• [The task] Please return only the lines from the one holding "[hold_path]" through the one holding "-- run 2: changes", exactly as they appear in the records below, both ends included.

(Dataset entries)
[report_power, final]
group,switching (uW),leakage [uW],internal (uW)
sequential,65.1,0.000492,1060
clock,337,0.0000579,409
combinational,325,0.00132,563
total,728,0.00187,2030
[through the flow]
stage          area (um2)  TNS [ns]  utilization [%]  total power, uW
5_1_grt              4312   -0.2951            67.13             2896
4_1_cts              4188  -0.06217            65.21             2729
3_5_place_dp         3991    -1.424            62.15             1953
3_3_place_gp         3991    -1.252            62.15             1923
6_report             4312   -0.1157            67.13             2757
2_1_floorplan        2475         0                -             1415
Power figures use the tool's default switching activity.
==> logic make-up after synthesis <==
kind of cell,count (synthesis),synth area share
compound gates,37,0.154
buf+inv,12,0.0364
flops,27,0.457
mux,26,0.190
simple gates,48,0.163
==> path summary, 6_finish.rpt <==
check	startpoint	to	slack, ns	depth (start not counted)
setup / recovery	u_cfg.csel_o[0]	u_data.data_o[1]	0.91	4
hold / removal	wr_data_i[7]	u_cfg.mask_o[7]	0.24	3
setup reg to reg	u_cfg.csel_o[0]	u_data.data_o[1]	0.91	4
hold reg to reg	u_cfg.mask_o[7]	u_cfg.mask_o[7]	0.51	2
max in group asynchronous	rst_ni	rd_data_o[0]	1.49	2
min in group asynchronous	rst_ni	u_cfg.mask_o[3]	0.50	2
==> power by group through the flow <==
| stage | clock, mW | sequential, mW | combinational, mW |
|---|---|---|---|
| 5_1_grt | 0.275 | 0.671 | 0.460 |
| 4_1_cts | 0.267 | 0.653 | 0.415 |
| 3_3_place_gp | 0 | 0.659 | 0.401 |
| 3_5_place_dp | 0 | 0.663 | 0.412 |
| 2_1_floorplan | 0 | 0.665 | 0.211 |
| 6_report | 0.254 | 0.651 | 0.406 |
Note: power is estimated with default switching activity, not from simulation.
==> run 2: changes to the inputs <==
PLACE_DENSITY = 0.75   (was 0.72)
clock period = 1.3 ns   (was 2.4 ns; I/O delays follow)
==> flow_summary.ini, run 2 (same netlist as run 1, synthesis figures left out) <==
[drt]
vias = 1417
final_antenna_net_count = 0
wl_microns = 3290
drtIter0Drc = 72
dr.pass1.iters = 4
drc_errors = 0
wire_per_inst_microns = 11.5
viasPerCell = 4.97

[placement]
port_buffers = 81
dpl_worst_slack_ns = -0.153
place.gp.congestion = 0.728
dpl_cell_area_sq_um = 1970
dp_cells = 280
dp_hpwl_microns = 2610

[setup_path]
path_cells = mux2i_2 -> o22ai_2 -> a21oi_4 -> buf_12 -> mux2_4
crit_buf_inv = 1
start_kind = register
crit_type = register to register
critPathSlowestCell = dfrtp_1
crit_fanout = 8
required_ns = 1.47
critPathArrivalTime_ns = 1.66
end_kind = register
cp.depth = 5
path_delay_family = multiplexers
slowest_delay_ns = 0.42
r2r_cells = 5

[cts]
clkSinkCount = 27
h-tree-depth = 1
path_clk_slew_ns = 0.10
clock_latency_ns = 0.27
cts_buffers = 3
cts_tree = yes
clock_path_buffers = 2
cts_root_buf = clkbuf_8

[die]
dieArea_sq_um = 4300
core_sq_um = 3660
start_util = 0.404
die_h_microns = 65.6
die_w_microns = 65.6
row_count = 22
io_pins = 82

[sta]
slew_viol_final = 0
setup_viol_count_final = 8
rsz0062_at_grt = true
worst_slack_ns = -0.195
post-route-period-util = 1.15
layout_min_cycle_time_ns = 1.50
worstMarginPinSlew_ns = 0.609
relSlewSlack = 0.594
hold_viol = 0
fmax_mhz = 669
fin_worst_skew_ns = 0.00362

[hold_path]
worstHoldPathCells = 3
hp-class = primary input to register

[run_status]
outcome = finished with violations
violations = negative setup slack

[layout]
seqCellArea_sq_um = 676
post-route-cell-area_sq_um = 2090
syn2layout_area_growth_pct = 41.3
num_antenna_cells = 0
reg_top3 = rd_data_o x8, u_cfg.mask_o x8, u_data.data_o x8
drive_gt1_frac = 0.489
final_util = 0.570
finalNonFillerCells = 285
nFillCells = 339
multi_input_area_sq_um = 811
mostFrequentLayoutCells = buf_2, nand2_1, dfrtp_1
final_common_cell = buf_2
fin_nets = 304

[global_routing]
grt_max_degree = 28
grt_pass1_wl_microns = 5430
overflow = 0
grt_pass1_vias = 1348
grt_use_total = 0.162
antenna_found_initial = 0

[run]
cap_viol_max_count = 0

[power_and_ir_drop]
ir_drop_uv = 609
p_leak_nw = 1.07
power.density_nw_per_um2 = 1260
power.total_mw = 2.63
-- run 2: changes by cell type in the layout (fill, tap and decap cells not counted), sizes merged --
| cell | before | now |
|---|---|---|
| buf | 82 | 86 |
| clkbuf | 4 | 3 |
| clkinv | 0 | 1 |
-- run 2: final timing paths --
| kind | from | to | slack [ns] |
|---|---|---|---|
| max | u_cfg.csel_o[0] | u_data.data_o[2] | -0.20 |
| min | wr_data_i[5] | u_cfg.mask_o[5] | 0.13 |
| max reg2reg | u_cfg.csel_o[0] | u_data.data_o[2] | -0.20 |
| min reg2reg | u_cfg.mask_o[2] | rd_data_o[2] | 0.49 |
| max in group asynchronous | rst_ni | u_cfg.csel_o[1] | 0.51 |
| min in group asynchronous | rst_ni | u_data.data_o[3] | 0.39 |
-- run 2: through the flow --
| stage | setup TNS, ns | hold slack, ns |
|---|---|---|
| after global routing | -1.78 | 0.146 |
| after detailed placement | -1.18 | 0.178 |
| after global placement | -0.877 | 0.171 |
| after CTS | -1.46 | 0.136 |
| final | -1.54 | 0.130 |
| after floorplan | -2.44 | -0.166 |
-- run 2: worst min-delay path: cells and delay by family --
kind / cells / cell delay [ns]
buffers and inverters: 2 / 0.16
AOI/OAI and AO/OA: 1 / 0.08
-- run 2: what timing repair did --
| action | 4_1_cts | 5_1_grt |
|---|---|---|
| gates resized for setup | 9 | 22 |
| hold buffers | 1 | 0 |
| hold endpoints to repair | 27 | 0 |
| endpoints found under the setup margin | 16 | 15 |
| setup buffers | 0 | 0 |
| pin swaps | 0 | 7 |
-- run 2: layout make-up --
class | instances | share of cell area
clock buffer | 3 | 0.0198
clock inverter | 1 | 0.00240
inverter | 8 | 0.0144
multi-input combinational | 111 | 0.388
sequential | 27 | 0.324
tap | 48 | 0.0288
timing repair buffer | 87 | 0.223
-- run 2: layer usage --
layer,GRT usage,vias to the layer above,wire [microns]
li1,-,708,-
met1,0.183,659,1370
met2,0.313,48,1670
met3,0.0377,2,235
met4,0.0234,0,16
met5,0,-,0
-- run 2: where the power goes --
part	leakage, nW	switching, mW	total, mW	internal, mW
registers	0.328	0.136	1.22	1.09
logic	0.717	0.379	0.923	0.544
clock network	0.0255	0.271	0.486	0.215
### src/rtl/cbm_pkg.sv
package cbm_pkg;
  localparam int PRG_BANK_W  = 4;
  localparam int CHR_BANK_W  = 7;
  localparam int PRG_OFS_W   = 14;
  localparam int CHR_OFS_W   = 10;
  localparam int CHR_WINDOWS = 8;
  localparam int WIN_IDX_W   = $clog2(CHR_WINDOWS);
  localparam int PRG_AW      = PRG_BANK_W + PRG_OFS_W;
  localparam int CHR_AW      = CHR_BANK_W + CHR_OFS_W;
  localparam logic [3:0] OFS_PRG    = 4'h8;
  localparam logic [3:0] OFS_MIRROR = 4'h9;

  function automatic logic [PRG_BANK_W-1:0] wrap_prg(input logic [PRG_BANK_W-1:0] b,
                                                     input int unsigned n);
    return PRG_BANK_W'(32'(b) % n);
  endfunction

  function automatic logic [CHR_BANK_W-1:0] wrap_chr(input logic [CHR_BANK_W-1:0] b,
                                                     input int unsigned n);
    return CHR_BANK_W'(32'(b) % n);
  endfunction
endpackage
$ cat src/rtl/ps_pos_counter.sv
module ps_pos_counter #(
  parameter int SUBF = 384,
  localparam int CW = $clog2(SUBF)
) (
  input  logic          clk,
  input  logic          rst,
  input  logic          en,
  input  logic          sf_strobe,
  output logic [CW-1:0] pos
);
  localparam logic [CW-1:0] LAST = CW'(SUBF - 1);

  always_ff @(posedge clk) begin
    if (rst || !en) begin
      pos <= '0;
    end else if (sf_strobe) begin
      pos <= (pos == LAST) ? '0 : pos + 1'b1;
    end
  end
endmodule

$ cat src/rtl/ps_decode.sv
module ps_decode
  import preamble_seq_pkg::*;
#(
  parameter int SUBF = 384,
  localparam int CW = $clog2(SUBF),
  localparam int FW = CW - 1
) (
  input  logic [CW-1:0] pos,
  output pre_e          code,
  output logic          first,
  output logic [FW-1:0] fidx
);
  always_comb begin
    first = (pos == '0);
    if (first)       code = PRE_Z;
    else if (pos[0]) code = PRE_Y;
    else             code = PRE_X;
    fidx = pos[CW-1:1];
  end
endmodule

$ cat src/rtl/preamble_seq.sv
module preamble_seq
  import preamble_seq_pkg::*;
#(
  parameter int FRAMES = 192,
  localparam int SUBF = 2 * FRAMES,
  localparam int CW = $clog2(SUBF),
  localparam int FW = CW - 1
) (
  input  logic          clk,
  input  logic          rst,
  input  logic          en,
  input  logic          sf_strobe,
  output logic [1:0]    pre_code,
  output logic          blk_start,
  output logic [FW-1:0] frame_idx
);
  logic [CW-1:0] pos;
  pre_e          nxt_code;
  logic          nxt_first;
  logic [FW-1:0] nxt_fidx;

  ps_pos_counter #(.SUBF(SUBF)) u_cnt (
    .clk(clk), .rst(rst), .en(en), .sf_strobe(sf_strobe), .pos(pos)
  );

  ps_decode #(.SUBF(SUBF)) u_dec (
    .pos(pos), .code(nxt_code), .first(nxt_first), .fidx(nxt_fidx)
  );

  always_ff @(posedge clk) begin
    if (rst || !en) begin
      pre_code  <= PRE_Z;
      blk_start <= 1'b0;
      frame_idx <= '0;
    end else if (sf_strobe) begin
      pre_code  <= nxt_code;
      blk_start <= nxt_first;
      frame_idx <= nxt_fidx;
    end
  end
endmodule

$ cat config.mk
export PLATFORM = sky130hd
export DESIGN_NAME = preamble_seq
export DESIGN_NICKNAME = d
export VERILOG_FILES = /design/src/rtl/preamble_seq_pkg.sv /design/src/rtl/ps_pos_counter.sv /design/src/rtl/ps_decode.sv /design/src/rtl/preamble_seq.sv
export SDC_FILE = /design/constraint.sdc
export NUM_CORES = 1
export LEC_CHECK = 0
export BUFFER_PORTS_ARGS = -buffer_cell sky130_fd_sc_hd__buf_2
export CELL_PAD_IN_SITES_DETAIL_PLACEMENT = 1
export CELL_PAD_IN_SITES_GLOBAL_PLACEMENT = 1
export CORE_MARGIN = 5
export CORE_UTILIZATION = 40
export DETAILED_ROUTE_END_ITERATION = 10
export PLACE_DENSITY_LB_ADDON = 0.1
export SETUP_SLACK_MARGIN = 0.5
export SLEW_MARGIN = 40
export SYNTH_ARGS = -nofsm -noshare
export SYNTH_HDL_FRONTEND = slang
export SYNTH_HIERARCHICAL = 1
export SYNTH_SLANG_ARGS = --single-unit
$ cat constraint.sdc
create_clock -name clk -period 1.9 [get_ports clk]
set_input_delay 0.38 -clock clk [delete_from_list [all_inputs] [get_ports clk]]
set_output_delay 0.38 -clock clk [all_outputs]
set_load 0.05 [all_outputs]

• [Result below]
[hold_path]
worstHoldPathCells = 3
hp-class = primary input to register

[run_status]
outcome = finished with violations
violations = negative setup slack

[layout]
seqCellArea_sq_um = 676
post-route-cell-area_sq_um = 2090
syn2layout_area_growth_pct = 41.3
num_antenna_cells = 0
reg_top3 = rd_data_o x8, u_cfg.mask_o x8, u_data.data_o x8
drive_gt1_frac = 0.489
final_util = 0.570
finalNonFillerCells = 285
nFillCells = 339
multi_input_area_sq_um = 811
mostFrequentLayoutCells = buf_2, nand2_1, dfrtp_1
final_common_cell = buf_2
fin_nets = 304

[global_routing]
grt_max_degree = 28
grt_pass1_wl_microns = 5430
overflow = 0
grt_pass1_vias = 1348
grt_use_total = 0.162
antenna_found_initial = 0

[run]
cap_viol_max_count = 0

[power_and_ir_drop]
ir_drop_uv = 609
p_leak_nw = 1.07
power.density_nw_per_um2 = 1260
power.total_mw = 2.63
-- run 2: changes by cell type in the layout (fill, tap and decap cells not counted), sizes merged --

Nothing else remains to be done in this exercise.